● WHAT THE EXERCISE ASKS: Look through the material below and show every line with the word "timing".

● DATA EXTRACT:

#####

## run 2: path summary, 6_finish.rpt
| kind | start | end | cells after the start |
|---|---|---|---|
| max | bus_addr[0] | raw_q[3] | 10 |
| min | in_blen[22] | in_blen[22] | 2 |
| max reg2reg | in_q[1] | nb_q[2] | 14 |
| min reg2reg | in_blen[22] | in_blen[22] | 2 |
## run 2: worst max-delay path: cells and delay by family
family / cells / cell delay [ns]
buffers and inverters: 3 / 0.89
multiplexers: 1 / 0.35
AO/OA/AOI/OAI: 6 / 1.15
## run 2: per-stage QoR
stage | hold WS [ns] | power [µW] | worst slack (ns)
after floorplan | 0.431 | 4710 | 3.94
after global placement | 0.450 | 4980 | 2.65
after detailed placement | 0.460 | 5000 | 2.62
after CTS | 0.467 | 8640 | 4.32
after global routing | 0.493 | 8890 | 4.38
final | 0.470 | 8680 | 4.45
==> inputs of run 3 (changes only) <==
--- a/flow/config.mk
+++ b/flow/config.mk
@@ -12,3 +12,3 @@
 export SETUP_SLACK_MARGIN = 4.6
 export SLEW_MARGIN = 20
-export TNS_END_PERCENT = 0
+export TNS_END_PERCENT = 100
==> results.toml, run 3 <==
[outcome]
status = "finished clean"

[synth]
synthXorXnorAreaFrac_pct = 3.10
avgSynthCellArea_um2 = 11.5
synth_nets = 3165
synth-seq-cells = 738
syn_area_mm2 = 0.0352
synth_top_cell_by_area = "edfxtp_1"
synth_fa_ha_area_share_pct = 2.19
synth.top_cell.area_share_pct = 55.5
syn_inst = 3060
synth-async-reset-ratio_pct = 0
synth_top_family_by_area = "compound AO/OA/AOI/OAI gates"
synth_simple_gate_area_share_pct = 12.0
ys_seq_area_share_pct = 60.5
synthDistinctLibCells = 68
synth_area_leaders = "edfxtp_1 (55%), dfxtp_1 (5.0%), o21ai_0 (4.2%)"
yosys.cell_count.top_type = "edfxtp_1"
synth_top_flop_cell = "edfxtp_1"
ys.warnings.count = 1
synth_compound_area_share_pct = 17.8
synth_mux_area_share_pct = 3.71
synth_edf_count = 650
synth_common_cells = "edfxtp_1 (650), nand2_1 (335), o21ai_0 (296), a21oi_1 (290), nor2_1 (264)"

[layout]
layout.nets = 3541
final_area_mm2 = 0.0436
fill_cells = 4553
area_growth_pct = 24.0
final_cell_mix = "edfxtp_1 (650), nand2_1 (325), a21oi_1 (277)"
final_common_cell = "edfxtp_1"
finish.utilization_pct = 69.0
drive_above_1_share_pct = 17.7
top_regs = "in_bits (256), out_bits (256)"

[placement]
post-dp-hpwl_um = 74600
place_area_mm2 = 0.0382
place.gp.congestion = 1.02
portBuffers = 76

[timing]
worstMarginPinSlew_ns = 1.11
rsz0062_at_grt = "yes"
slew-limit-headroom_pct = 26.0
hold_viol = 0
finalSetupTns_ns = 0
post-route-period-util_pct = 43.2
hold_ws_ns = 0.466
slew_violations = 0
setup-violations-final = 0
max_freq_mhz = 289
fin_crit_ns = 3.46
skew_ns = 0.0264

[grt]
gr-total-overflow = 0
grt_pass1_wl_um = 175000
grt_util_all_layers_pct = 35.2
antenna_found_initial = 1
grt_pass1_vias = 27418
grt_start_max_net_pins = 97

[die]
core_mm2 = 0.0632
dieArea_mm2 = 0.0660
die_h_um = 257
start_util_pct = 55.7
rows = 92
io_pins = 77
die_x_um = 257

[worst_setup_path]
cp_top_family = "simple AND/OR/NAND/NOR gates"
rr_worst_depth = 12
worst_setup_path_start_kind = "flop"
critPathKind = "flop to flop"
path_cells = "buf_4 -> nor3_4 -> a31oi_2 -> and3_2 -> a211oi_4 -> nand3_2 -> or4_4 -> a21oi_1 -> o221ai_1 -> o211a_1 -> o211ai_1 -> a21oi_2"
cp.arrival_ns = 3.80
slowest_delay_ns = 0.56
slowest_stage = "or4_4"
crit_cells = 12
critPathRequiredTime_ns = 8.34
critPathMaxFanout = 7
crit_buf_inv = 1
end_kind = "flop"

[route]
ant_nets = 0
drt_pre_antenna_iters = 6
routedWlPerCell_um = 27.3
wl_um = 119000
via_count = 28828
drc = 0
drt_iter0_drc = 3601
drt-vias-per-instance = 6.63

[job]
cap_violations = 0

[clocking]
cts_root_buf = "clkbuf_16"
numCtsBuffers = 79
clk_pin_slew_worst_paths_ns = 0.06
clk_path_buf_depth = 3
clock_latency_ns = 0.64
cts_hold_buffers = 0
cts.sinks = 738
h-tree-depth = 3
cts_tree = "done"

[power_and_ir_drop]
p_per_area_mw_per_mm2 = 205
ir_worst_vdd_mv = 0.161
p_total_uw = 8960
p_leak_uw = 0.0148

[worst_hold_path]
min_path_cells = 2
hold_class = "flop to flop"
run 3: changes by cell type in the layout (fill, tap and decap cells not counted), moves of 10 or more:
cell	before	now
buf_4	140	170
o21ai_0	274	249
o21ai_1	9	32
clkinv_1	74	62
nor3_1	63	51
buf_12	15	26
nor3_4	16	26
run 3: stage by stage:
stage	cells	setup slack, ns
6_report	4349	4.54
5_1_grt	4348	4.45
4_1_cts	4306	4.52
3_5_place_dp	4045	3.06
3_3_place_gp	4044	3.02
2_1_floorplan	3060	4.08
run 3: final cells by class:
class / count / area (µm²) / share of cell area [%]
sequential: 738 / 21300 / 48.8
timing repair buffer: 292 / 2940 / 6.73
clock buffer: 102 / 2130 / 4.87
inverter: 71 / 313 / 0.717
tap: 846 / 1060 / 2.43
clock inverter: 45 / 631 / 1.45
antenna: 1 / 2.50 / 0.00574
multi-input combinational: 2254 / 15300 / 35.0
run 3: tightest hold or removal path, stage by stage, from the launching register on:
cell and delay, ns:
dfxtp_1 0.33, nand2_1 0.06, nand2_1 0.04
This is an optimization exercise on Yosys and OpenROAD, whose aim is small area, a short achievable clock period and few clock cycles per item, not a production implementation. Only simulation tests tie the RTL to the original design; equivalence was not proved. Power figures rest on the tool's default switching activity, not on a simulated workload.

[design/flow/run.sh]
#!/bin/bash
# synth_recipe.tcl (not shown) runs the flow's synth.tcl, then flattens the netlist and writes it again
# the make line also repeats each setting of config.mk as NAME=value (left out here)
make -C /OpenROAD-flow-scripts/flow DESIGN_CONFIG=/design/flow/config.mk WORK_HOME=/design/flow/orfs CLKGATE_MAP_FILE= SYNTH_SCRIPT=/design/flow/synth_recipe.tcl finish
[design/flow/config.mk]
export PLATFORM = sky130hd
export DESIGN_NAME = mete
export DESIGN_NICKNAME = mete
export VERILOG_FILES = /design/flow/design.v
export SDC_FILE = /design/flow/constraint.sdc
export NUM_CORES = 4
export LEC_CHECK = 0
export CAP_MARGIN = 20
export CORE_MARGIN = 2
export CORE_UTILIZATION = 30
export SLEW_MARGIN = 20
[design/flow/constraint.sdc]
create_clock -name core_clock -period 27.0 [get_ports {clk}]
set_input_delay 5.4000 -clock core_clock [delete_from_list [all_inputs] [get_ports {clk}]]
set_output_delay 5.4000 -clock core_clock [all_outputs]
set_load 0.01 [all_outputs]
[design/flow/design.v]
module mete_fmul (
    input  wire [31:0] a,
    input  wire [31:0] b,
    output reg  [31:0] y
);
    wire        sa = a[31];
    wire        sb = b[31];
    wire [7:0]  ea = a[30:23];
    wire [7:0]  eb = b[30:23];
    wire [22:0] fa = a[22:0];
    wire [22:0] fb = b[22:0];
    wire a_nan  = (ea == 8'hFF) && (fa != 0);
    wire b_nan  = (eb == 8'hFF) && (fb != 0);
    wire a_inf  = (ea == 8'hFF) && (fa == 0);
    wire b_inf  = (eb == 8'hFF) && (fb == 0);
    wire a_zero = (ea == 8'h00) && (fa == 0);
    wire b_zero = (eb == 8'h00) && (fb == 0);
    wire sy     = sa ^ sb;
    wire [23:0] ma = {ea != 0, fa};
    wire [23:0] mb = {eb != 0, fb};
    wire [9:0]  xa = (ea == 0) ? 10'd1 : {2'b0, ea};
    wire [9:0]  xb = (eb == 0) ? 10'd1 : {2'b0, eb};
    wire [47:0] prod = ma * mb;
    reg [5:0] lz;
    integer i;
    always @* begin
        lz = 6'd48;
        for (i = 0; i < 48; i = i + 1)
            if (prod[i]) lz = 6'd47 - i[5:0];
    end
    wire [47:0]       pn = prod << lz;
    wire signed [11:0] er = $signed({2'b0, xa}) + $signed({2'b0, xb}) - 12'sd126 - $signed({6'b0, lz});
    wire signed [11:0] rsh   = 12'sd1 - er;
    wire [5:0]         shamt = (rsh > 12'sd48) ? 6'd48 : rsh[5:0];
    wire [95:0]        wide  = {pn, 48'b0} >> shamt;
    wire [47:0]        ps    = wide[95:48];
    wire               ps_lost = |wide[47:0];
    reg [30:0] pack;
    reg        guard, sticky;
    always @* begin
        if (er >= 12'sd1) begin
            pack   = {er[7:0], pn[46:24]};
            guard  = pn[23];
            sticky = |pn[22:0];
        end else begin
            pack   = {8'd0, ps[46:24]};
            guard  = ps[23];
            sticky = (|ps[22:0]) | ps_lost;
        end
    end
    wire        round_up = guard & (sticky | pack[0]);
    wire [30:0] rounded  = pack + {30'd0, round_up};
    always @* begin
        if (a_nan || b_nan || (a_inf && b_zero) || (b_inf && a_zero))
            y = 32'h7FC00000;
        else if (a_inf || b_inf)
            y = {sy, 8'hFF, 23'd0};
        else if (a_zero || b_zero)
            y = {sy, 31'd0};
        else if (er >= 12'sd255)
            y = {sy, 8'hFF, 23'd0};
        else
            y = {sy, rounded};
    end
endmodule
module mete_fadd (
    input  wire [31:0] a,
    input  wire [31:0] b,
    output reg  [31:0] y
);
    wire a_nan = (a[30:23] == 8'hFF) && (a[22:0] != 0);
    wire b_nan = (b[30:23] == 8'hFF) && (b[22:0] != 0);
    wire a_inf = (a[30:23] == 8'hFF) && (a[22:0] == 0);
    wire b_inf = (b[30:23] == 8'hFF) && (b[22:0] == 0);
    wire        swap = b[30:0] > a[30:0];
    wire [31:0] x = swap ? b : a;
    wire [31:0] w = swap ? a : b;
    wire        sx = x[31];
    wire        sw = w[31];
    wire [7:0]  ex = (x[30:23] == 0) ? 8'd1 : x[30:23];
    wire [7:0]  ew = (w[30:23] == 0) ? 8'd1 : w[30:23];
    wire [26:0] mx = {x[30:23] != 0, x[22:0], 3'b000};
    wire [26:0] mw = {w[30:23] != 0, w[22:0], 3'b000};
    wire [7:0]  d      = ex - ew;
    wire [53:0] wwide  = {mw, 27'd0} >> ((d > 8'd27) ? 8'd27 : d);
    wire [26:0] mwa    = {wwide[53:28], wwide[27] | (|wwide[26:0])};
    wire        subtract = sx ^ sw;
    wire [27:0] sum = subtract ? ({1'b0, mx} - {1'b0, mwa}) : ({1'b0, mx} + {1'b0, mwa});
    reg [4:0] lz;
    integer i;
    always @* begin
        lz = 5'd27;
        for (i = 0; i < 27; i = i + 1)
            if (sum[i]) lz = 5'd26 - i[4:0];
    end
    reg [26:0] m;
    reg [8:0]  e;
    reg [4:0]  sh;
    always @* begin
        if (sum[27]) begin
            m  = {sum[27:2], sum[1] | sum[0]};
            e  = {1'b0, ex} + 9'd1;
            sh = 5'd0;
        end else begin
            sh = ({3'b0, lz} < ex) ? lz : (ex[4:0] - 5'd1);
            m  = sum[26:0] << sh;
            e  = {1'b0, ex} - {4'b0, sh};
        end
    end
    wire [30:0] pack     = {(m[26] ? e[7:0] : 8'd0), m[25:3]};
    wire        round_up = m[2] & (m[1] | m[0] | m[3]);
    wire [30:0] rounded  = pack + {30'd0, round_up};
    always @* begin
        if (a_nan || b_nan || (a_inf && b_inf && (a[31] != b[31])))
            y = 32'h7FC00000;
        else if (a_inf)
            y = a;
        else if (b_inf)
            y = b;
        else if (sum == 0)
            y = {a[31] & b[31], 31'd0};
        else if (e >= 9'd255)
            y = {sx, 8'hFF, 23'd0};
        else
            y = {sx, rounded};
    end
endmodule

#####

● THE COMPLETED TASK:
[timing]
timing repair buffer: 292 / 2940 / 6.73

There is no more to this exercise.